The Black Hippie Guide to New York's Adult-Use Cannabis Industry

Get ready. The adult-use cannabis industry in New York is about to be lit AF. It is currently the biggest prospective industry in the world, a multi-billion dollar market. And the Governors office is sincerely trying to help repair the harms of the war on drugs. Here are some ways you can participate:

  1. Buy farmland. Land justice is foundational to all justice. We are people who were stolen from land and brought to stolen land. We must increase black land and liberation. African American land ownership was at its peak in 1910, when we owned 14% of land in the United States. Today, we own less than 1%. Many of us have native ancestry and our alliance with First Nations people is important and should be honored to the utmost. Our ancestors blood, sweat and tears are in this soil. 

  2. Support craft cannabis farmers by purchasing farm fresh weed. Craft cannabis is grown on farms in greenhouses or outdoors with sun and soil. It is potent, nutrient dense and better for the environment. There will be an increasing number of quality cannabis farm projects in the Hudson Valley.

  3. Don't let the big industrial warehouses dominate the marketplace. There are so many more cannabinoids than THC and CBD to discover. Explore a wider range of terpenes and learn about the impact of ‘terroir’ on your buds. Terroir is the complete natural environment in which a particular bud is produced, including factors such as the soil, topography, and climate. Before you know it you’ll be a cannabis sommelier, pairing specific strains with your diet and lifestyle as a part of comprehensive self-care plan. Craft cannabis faming will promote strain diversity and niche markets.

  4. If you are an entrepreneur, consider establishing a responsible cannabis related business. The newly forming Cannabis Office will soon be accepting applications for many different types of licenses: cultivators, processors, distributors, retail dispensaries, on-site consumption, testing labs,  and cooperatives. Know that there are currently banking limitations due to federal prohibition. It’s currently a cash only business. Get yours. And let’s work to make this industry transformative, not just transactional.

  5. Join a cannabis cooperative. Learn about the worker owner cooperative model. It allows a team to share ownership, decision making power, responsibility and profits. The proposed bill requires that cooperatives adhere to the seven principles of the International Cooperative Alliance, established in 1995.

  6. Don’t drive under the influence. That is the loophole my friend. With the NYPD feeling backed up now that they can no longer feed on us for cannabis related offenses, watch out for frustrated police officers eager to catch you driving under the influence. Legalization will eliminate one of the top misdemeanor arrests from the state’s penal law. If experience has taught us anything, its that they will go out of their way to give us a bad day. The penalty for driving under the influence will be 1 year imprisonment and up to $5000 in fines, or both. 

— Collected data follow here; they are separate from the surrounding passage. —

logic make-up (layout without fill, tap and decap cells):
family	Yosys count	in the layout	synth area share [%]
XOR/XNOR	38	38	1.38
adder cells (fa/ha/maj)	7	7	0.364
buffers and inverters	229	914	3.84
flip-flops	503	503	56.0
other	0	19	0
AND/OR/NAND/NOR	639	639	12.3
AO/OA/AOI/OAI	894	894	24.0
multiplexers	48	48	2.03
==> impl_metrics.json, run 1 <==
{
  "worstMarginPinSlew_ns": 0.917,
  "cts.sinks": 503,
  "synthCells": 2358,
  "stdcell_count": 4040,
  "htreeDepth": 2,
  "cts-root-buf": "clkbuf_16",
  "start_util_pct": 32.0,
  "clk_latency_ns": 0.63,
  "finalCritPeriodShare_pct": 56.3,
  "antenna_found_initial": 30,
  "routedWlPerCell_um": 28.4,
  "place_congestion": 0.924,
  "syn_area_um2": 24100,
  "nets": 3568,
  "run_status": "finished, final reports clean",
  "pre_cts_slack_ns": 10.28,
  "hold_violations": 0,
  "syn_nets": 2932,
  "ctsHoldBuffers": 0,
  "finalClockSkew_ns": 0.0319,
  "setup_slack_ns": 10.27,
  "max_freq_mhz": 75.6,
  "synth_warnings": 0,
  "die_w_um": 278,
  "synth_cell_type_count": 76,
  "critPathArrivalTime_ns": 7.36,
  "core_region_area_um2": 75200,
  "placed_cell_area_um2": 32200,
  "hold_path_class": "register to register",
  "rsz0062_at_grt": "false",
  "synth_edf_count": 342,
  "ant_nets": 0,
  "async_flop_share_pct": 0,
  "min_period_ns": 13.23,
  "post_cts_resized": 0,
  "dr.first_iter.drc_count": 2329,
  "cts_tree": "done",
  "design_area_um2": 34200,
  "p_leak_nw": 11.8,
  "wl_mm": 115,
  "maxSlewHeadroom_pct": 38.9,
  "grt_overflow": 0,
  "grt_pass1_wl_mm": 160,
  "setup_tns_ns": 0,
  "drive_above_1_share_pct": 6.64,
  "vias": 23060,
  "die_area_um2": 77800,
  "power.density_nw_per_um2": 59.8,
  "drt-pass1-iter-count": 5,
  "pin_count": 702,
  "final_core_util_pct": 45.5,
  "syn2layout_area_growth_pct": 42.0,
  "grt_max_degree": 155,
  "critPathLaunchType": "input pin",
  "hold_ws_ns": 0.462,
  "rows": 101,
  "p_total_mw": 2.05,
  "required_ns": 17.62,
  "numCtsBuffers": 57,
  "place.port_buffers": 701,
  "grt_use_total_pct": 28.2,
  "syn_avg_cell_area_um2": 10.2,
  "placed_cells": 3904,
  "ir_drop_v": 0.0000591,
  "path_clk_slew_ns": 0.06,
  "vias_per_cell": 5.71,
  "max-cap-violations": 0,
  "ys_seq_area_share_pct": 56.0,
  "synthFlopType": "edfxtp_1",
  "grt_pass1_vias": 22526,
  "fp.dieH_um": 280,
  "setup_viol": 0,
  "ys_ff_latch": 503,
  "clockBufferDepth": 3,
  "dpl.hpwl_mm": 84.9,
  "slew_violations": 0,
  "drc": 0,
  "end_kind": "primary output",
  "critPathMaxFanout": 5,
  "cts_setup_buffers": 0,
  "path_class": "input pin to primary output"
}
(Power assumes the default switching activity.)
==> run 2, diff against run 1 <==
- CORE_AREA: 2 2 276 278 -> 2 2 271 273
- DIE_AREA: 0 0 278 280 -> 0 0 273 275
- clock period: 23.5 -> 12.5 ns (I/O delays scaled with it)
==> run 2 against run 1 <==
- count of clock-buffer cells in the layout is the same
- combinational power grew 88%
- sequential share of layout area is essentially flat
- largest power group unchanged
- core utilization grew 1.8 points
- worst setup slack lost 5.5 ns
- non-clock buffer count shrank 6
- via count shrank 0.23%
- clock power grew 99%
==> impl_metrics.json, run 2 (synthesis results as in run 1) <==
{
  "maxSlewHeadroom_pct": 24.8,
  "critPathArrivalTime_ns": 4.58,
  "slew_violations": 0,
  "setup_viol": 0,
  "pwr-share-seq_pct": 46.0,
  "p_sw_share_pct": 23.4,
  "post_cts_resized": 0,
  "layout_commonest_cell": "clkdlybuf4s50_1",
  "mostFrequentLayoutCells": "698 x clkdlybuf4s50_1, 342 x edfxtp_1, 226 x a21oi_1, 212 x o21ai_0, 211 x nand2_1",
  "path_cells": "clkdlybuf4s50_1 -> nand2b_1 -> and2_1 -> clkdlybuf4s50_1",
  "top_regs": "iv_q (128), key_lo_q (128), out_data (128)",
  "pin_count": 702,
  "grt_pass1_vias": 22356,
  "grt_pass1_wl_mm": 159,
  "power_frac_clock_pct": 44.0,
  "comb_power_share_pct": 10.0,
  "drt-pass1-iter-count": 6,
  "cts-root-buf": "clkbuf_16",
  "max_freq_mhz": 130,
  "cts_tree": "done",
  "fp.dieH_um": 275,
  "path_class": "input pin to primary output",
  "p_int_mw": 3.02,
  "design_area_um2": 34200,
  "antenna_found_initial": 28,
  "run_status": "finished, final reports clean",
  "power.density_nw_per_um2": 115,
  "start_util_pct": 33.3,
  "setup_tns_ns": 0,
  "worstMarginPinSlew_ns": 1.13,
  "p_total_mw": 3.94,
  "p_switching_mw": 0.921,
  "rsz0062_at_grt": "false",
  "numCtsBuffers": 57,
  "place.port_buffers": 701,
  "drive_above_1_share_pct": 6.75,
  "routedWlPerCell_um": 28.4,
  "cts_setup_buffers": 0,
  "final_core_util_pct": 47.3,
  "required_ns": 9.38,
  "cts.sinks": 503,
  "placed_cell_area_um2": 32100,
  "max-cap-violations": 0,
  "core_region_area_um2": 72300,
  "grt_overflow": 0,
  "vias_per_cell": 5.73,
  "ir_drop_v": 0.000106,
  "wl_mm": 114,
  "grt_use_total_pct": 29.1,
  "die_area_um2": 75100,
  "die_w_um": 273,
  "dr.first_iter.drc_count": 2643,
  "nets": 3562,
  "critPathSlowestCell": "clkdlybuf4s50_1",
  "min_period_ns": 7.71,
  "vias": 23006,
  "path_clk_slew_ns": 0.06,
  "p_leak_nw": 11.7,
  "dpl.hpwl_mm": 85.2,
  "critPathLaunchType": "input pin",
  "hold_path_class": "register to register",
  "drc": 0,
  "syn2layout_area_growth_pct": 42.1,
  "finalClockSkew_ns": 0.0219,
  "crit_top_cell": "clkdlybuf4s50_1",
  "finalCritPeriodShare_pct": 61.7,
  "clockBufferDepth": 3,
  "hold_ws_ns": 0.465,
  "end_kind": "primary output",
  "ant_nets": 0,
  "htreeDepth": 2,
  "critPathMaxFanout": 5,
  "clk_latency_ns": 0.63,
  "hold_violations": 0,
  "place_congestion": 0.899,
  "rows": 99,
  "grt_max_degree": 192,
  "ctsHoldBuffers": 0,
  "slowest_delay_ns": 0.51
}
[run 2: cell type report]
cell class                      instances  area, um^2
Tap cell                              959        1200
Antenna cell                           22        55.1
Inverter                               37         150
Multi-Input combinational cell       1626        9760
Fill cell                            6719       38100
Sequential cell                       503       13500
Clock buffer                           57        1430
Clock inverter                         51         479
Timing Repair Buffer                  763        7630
===== src/rtl/win_sprite_fetch_pkg.sv =====
// win_sprite_fetch_pkg: FSM states, default sprite geometry and transparent index
package win_sprite_fetch_pkg;
  typedef enum logic [1:0] {IDLE, REVEAL, HOLD} state_t;
  localparam int DEF_SPR_W = 150;
  localparam int DEF_SPR_H = 120;
  localparam int DEF_X0 = 245;
  localparam int DEF_Y0 = 180;
  localparam int TRANSP_IDX = 0;
  localparam int ROWS_STEP = 4;
endpackage


===== src/rtl/win_sprite_fetch_if.sv =====
// win_sprite_fetch_if: raster position, frame control, ROM port and pixel outputs
interface win_sprite_fetch_if;
  logic [9:0] DrawX;
  logic [9:0] DrawY;
  logic frame_start;
  logic show_win;
  logic [14:0] rom_addr;
  logic [4:0] rom_data;
  logic sprite_on;
  logic [4:0] pal_idx;
  logic reveal_done;
  modport master (output DrawX, DrawY, frame_start, show_win, rom_data, input rom_addr, sprite_on, pal_idx, reveal_done);
  modport slave (input DrawX, DrawY, frame_start, show_win, rom_data, output rom_addr, sprite_on, pal_idx, reveal_done);
endinterface


===== src/rtl/win_sprite_fetch_addr_gen.sv =====
// sprite_addr_gen: combinational bounding-box test and row-major ROM address
module sprite_addr_gen #(
  parameter int SPR_W = 150,
  parameter int SPR_H = 120,
  parameter int X0 = 245,
  parameter int Y0 = 180
) (
  input  logic [9:0]  DrawX,
  input  logic [9:0]  DrawY,
  output logic        in_box,
  output logic [9:0]  dy,
  output logic [14:0] addr
);
  localparam logic [10:0] XS = 11'(X0);
  localparam logic [10:0] XE = 11'(X0 + SPR_W);
  localparam logic [10:0] YS = 11'(Y0);
  localparam logic [10:0] YE = 11'(Y0 + SPR_H);
  localparam logic [14:0] W15 = 15'(SPR_W);
  logic [9:0] dx;
  assign in_box = {1'b0, DrawX} >= XS && {1'b0, DrawX} < XE && {1'b0, DrawY} >= YS && {1'b0, DrawY} < YE;
  assign dx = DrawX - 10'(X0);
  assign dy = DrawY - 10'(Y0);
  assign addr = in_box ? 15'(dy) * W15 + 15'(dx) : '0;
endmodule


===== src/rtl/win_sprite_fetch.sv =====
// win_sprite_fetch: two-stage sprite pixel fetch with a row-by-row reveal per frame
module win_sprite_fetch
  import win_sprite_fetch_pkg::*;
#(
  parameter int SPR_W = DEF_SPR_W,
  parameter int SPR_H = DEF_SPR_H,
  parameter int X0 = DEF_X0,
  parameter int Y0 = DEF_Y0,
  parameter int TRANSP_IDX = win_sprite_fetch_pkg::TRANSP_IDX
) (
  input logic Clk,
  input logic Reset_n,
  win_sprite_fetch_if.slave bus
);
  localparam logic [15:0] H16 = 16'(SPR_H);
  state_t state;
  logic [15:0] rows_shown;
  logic [15:0] rows_nx;
  logic in_box, in_box_d, reveal_d;
  logic [9:0] dy;
  logic [14:0] addr;
  logic opaque;
  sprite_addr_gen #(.SPR_W(SPR_W), .SPR_H(SPR_H), .X0(X0), .Y0(Y0)) u_addr (
    .DrawX(bus.DrawX),
    .DrawY(bus.DrawY),
    .in_box(in_box),
    .dy(dy),
    .addr(addr)
  );
  assign rows_nx = (rows_shown + 16'(ROWS_STEP) >= H16) ? H16 : rows_shown + 16'(ROWS_STEP);
  // reveal FSM: advances only on frame_start, show_win low always drops back to IDLE
  always_ff @(posedge Clk or negedge Reset_n)
    if (!Reset_n) begin
      state <= IDLE;
      rows_shown <= '0;
    end else if (bus.frame_start) begin
      if (!bus.show_win) begin
        state <= IDLE;
        rows_shown <= '0;
      end else if (state == IDLE) begin
        state <= REVEAL;
        rows_shown <= '0;
      end else if (state == REVEAL) begin
        rows_shown <= rows_nx;
        state <= (rows_nx == H16) ? HOLD : REVEAL;
      end
    end
  // S1: ROM address plus box and reveal flags aligned with it
  always_ff @(posedge Clk or negedge Reset_n)
    if (!Reset_n) begin
      bus.rom_addr <= '0;
      in_box_d <= 1'b0;
      reveal_d <= 1'b0;
    end else begin
      bus.rom_addr <= addr;
      in_box_d <= in_box;
      reveal_d <= state == HOLD || (state == REVEAL && 16'(dy) < rows_shown);
    end
  assign opaque = in_box_d & reveal_d & (bus.rom_data != 5'(TRANSP_IDX));
  // S2: pixel visibility and palette index from the ROM word
  always_ff @(posedge Clk or negedge Reset_n)
    if (!Reset_n) begin
      bus.sprite_on <= 1'b0;
      bus.pal_idx <= '0;
    end else begin
      bus.sprite_on <= opaque;
      bus.pal_idx <= opaque ? bus.rom_data : '0;
    end
  assign bus.reveal_done = state == HOLD;
endmodule


===== src/flat_wrapper.sv =====
// flat-port wrapper written by rule: the top's interface ports become plain ports
module win_sprite_fetch_flat import win_sprite_fetch_pkg::*;
#(
  parameter int SPR_W = DEF_SPR_W,
  parameter int SPR_H = DEF_SPR_H,
  parameter int X0 = DEF_X0,
  parameter int Y0 = DEF_Y0,
  parameter int TRANSP_IDX = win_sprite_fetch_pkg::TRANSP_IDX
)
  (Clk, Reset_n, bus_DrawX, bus_DrawY, bus_frame_start, bus_show_win, bus_rom_data, bus_rom_addr, bus_sprite_on, bus_pal_idx, bus_reveal_done);
  win_sprite_fetch_if bus_i ();
  input logic Clk;
  input logic Reset_n;
  input wire logic [$bits(bus_i.DrawX)-1:0] bus_DrawX;
  input wire logic [$bits(bus_i.DrawY)-1:0] bus_DrawY;
  input wire logic [$bits(bus_i.frame_start)-1:0] bus_frame_start;
  input wire logic [$bits(bus_i.show_win)-1:0] bus_show_win;
  input wire logic [$bits(bus_i.rom_data)-1:0] bus_rom_data;
  output wire logic [$bits(bus_i.rom_addr)-1:0] bus_rom_addr;
  output wire logic [$bits(bus_i.sprite_on)-1:0] bus_sprite_on;
  output wire logic [$bits(bus_i.pal_idx)-1:0] bus_pal_idx;
  output wire logic [$bits(bus_i.reveal_done)-1:0] bus_reveal_done;
  assign bus_i.DrawX = bus_DrawX;
  assign bus_i.DrawY = bus_DrawY;
  assign bus_i.frame_start = bus_frame_start;
  assign bus_i.show_win = bus_show_win;
  assign bus_i.rom_data = bus_rom_data;
  assign bus_rom_addr = bus_i.rom_addr;
  assign bus_sprite_on = bus_i.sprite_on;
  assign bus_pal_idx = bus_i.pal_idx;
  assign bus_reveal_done = bus_i.reveal_done;
  win_sprite_fetch #(.SPR_W(SPR_W), .SPR_H(SPR_H), .X0(X0), .Y0(Y0), .TRANSP_IDX(TRANSP_IDX)) u_core (.Clk(Clk), .Reset_n(Reset_n), .bus(bus_i));
endmodule

===== config.mk =====
export PLATFORM = sky130hd
export DESIGN_NAME = win_sprite_fetch_flat
export DESIGN_NICKNAME = d
export VERILOG_FILES = /design/src/rtl/win_sprite_fetch_pkg.sv /design/src/rtl/win_sprite_fetch_if.sv /design/src/rtl/win_sprite_fetch_addr_gen.sv /design/src/rtl/win_sprite_fetch.sv /design/src/flat_wrapper.sv
export SDC_FILE = /design/constraint.sdc
export NUM_CORES = 1
export LEC_CHECK = 0
export CORE_UTILIZATION = 47
export CTS_BUF_LIST = sky130_fd_sc_hd__clkbuf_2
export CTS_CLUSTER_DIAMETER = 120
export CTS_CLUSTER_SIZE = 12
export DETAILED_ROUTE_END_ITERATION = 7
export PLACE_DENSITY = 0.69
export SLEW_MARGIN = 20
export SYNTH_ARGS = -nofsm -noshare
export SYNTH_HDL_FRONTEND = slang
export SYNTH_SLANG_ARGS = --single-unit

===== constraint.sdc =====
create_clock -name Clk -period 2.7 [get_ports Clk]
set_clock_uncertainty 0.1 [all_clocks]
set_input_delay 0.675 -clock Clk [delete_from_list [all_inputs] [get_ports Clk]]
set_output_delay 0.675 -clock Clk [all_outputs]
set_load 0.1 [all_outputs]

==> metrics.md <==
| Metric | Value |
|---|---|
| GRT Total Usage | `26.5%` |
| Slowest-stage cell, CP | `fa_1` |
| Initial DRT Pass Iterations | `4` |
| Worst Hold Class | `input port to asynchronous set/reset pin` |
| Die Ht | `94.7 um` |
| Core ar. | `8260 um^2` |
| Final net count | `725` |
| DRC violations left | `0` |
| Switching part of the total | `46.8%` |
| Inst Count DP | `700` |
| Top Family by Delay on Critical Path | `adder cells` |
| Root buffer cell | `clkbuf_2` |
| Dpl cell area | `5640 um^2` |
| Number of max-slew violations in the final report | `0` |
| Critical Path, Cell by Cell | `buf_8 -> or2_4 -> nand2_4 -> xor2_2 -> inv_2 -> ha_4 -> ha_4 -> ha_4 -> inv_2 -> fa_1 -> inv_2 -> ha_4 -> o21a_1 -> o31a_1 -> o21a_1 -> nor2_2 -> xnor2_1 -> ha_1 -> a21o_1 -> a2111oi_2 -> or3_4 -> o31a_1 -> nor3_1` |
| Slew margin rel. | `64.1%` |
| Most frequent cells in the layout | `buf_4 (130), inv_1 (43), dfrtp_1 (41)` |
| Sequential area share after synthesis | `25.4%` |
| EDFF count, synth | `0` |
| N_diodes | `0` |
| Hold Slack | `145 ps` |
| CP Capture Type | `flop` |
| ANT nets after route | `0` |
| Buf/Inv on CP | `4` |
| H-tree depth | `2` |
| Avg Inst Size Synth | `8.96 um^2` |
| Main synth FF type | `dfrtp_1` |
| Critical path arrival | `5020 ps` |
| Clock slew at reported path FFs | `250 ps` |
| Routed vias/inst | `5.52` |
| Synth cell types | `56` |
| Final setup vio count | `11` |
| Cell-internal power | `3.69 mW` |
| Clk_lat worst skew | `450 ps` |
| Comb pwr share | `86.3%` |
| Via count | `4,010` |
| WL per Instance | `17.1 um` |
| Setup CP Type | `input port to flop` |
| Vias in the first global route | `3,963` |
| RD Place Congestion | `0.857` |
| Worst Setup Slack, final | `-2070 ps` |
| CTS tree | `done` |
| DIE WIDTH | `94.7 um` |
| Row count | `33` |
| Gate Count Post-Synth | `451` |
| Largest net degree at the start of global routing | `42` |
| Syn-to-layout area delta | `54.9%` |
| Ratio of cells with drive above 1 in the final layout | `41.4%` |
| Switching power total | `3.25 mW` |
| CTS buffer count | `5` |
| Mapped Area | `4040 um^2` |
| Clk pwr share | `4.2%` |
| Min cycle time layout | `4770 ps` |
| Finished Cell Area | `6260 um^2` |
| Ports | `51` |
| Unrepaired setup endpoints after global routing | `yes` |
| Synth Register Bits | `41` |
| R2R depth | `7` |
| Start point of the critical path | `bus_DrawY[3]` |
| Startpoint class of the critical path | `input port` |
| Max-cap violations | `0` |
| Die area | `8980 um^2` |
| CTS Sinks | `41` |
| Initial antenna violation count | `0` |
| Tcrit/Tclk final | `177%` |
| CTS Buffer Depth | `2` |
| Worst vdd ir | `0.894 mV` |
| Pwr/cell area | `1110 nW/um^2` |
| Power Total | `6.94 mW` |
| Grt ovf | `0` |
| Post-synthesis net count | `556` |
| Synth warn | `0` |
| CTS Hold Bufs | `0` |
| Final wirelength | `12,400 um` |
| First-pass GRT wire length | `18,300 um` |
| Initial Utilization | `49.0%` |
| Final hold viol count | `0` |
| Commonest non-fill, non-tap cell in the layout | `buf_4` |
| R2R Setup Slk | `260 ps` |
| Fmax | `210 MHz` |
| Outcome | `finished, violations left` |
| Required @ worst endpoint | `2950 ps` |
| Slowest cell delay on critical path | `530 ps` |
| Dpl hpwl | `8720 um` |
| Reg-to-reg endpoint | `u_core.rows_shown[0]$_DFFE_PN0P_` |
| Final Util | `75.8%` |
| Asr flop ratio synth | `100%` |
| Pleak | `2.94 nW` |
| Crit path max fanout | `4` |
| IO buf count | `50` |
| Failing checks | `negative setup slack` |
| Post-Layout Cell Count | `726` |
| 1st-iter DRT viols | `148` |
| Fill cell count | `572` |
| Sequential Power Share | `9.5%` |
| CP most frequent cell | `ha_4` |
| Worst-margin pin slew | `539 ps` |
| R2R Path Start | `u_core.rows_shown[2]$_DFFE_PN0P_` |
[synth_stat cells, types with 4 or more instances]
| master | instances | area [um^2] |
|---|---|---|
| ha_1 | 64 | 801 |
| inv_1 | 57 | 214 |
| dfrtp_1 | 41 | 1030 |
| nor2_1 | 33 | 124 |
| o21ai_0 | 25 | 125 |
| a21oi_1 | 24 | 120 |
| nand2_1 | 20 | 75.1 |
| xnor2_1 | 20 | 175 |
| nor3_1 | 15 | 75.1 |
| fa_1 | 12 | 240 |
| and2_1 | 11 | 68.8 |
| a211oi_1 | 9 | 67.6 |
| o21a_1 | 9 | 67.6 |
| a21o_1 | 8 | 60.1 |
| nand3_1 | 8 | 40.0 |
| xor2_1 | 8 | 70.1 |
| and3_1 | 7 | 43.8 |
| nor4_1 | 6 | 37.5 |
| or3_1 | 6 | 37.5 |
| a2111oi_0 | 4 | 35.0 |
| a221oi_1 | 4 | 35.0 |
| a31oi_1 | 4 | 25.0 |
| clkbuf_1 | 4 | 15.0 |
| nand4_1 | 4 | 25.0 |
[worst max-delay path by stage]
stage | to | cells past startpoint | slack (ps)
floorplan | u_core.bus.rom_addr[14]$_DFF_PN0_ | 22 | -2290
global placement | u_core.bus.rom_addr[14]$_DFF_PN0_ | 19 | -2880
detailed placement | u_core.bus.rom_addr[14]$_DFF_PN0_ | 19 | -2980
CTS | u_core.bus.rom_addr[12]$_DFF_PN0_ | 22 | -1910
global route | u_core.bus.rom_addr[12]$_DFF_PN0_ | 23 | -2170
finish | u_core.bus.rom_addr[12]$_DFF_PN0_ | 23 | -2070
[area by class of cell]
type / instances / area, um^2 / area share, %
Clock buffer: 6 / 30.0 / 0.480
Clock inverter: 2 / 10.0 / 0.160
Inverter: 57 / 221 / 3.54
Multi-Input combinational cell: 347 / 3480 / 55.5
Sequential cell: 41 / 1030 / 16.4
Tap cell: 105 / 131 / 2.10
Timing Repair Buffer: 168 / 1370 / 21.8
[per-layer routing]
| layer | vias to the layer above | GRT usage (%) | wire length (um) |
|---|---|---|---|
| li1 | 1934 | - | - |
| met1 | 1930 | 30.5 | 4960 |
| met2 | 107 | 51.3 | 6510 |
| met3 | 39 | 3.30 | 457 |
| met4 | 0 | 6.19 | 503 |
| met5 | - | 0 | 0 |
[registers in the layout (all words and copies together), names as in the netlist]
register,count
u_core.state,2
u_core.reveal_d,1
u_core.bus.rom_addr,15
u_core.rows_shown,16
u_core.in_box_d,1
u_core.bus.sprite_on,1
u_core.bus.pal_idx,5
[power by group through the flow]
stage / Combinational, mW / Clock (mW) / Sequential [mW]
5_1_grt: 6.37 / 0.327 / 0.665
3_5_place_dp: 4.27 / 0 / 0.670
6_report: 5.99 / 0.291 / 0.661
3_3_place_gp: 4.19 / 0 / 0.671
2_1_floorplan: 2.56 / 0 / 0.834
4_1_cts: 4.89 / 0.308 / 0.661
[what timing repair did]
action | in CTS | in global routing
pin swaps | 45 | 31
resized for setup | 59 | 48
endpoints found under the setup margin | 12 | 11
buffers inserted | 6 | 16
hold endpoints to repair | 0 | 0
[metrics by stage]
step | worst slack, ps | TNS (ps)
floorplan | -2290 | -17050
finish | -2070 | -15910
detailed placement | -2980 | -28310
global route | -2170 | -16910
CTS | -1910 | -14720
global placement | -2880 | -27930
[logic make-up after synthesis]
| logic type | share of synthesized area [%] |
|---|---|
| AOI/OAI and AO/OA | 18.5 |
| xor gates and xnor gates | 7.03 |
| adders and majority gates | 25.8 |
| buffers and inverters | 5.91 |
| DFF | 25.4 |
| muxes | 1.02 |
| and+or+nand+nor | 16.4 |
[worst register-to-register path, cell delays in order (launching register included)]
cell and delay [ps]:
dfrtp_1 520, ha_1 290, nand3_1 180, nor3_1 90, or3_1 320, a221oi_1 370
o211a_2 350, a22o_1 170
No activity file was read; power rests on OpenSTA's default activity.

  7. On-site consumption spaces will open. Imagine a bar or lounge, except it serves cannabis instead of alcohol. Don’t be surprised though when you see safe consumption spaces for people using other substances too. Folk who are experimenting with substances or even struggling with drug addiction, experience risk compounded by isolation and marginalization. When we bring our people form the outskirts, into the center of the village they remember who they are and their unique gifts. Healing isn’t always pretty. The current opioid resurgence is triggering and hard to witness for many of us who hold the collective memory of the crack epidemic and what it did to Black America. We saw our families and communities ripped apart by a painfully ruthless epidemic. The multi-generational trauma has been mental, emotional, physical and economic. May we heal in all directions, now, forward and backward. 

The Governors bill allows whole cities and counties to opt-out of cannabis cultivation and commerce. Write to your senators, assembly members, and legislators today to make sure they know that you want then to support this progressive social justice cannabis bill. This could really make or break the passing of the bill. Write to them before the end of February 2019.

Finally, You should know, there are magical women of color who are working diligently behind the scenes to ensure that justice isn’t used as a buzzword or cheap headline, but that it is put into law and practice. They deserve all of your praise, love, and reverence. Fierce women of color go thru so much BS. We catch all of the intersections of misogyny and anti-black racism. Do something nice for one of us today. In return, we will birth a liberated black future.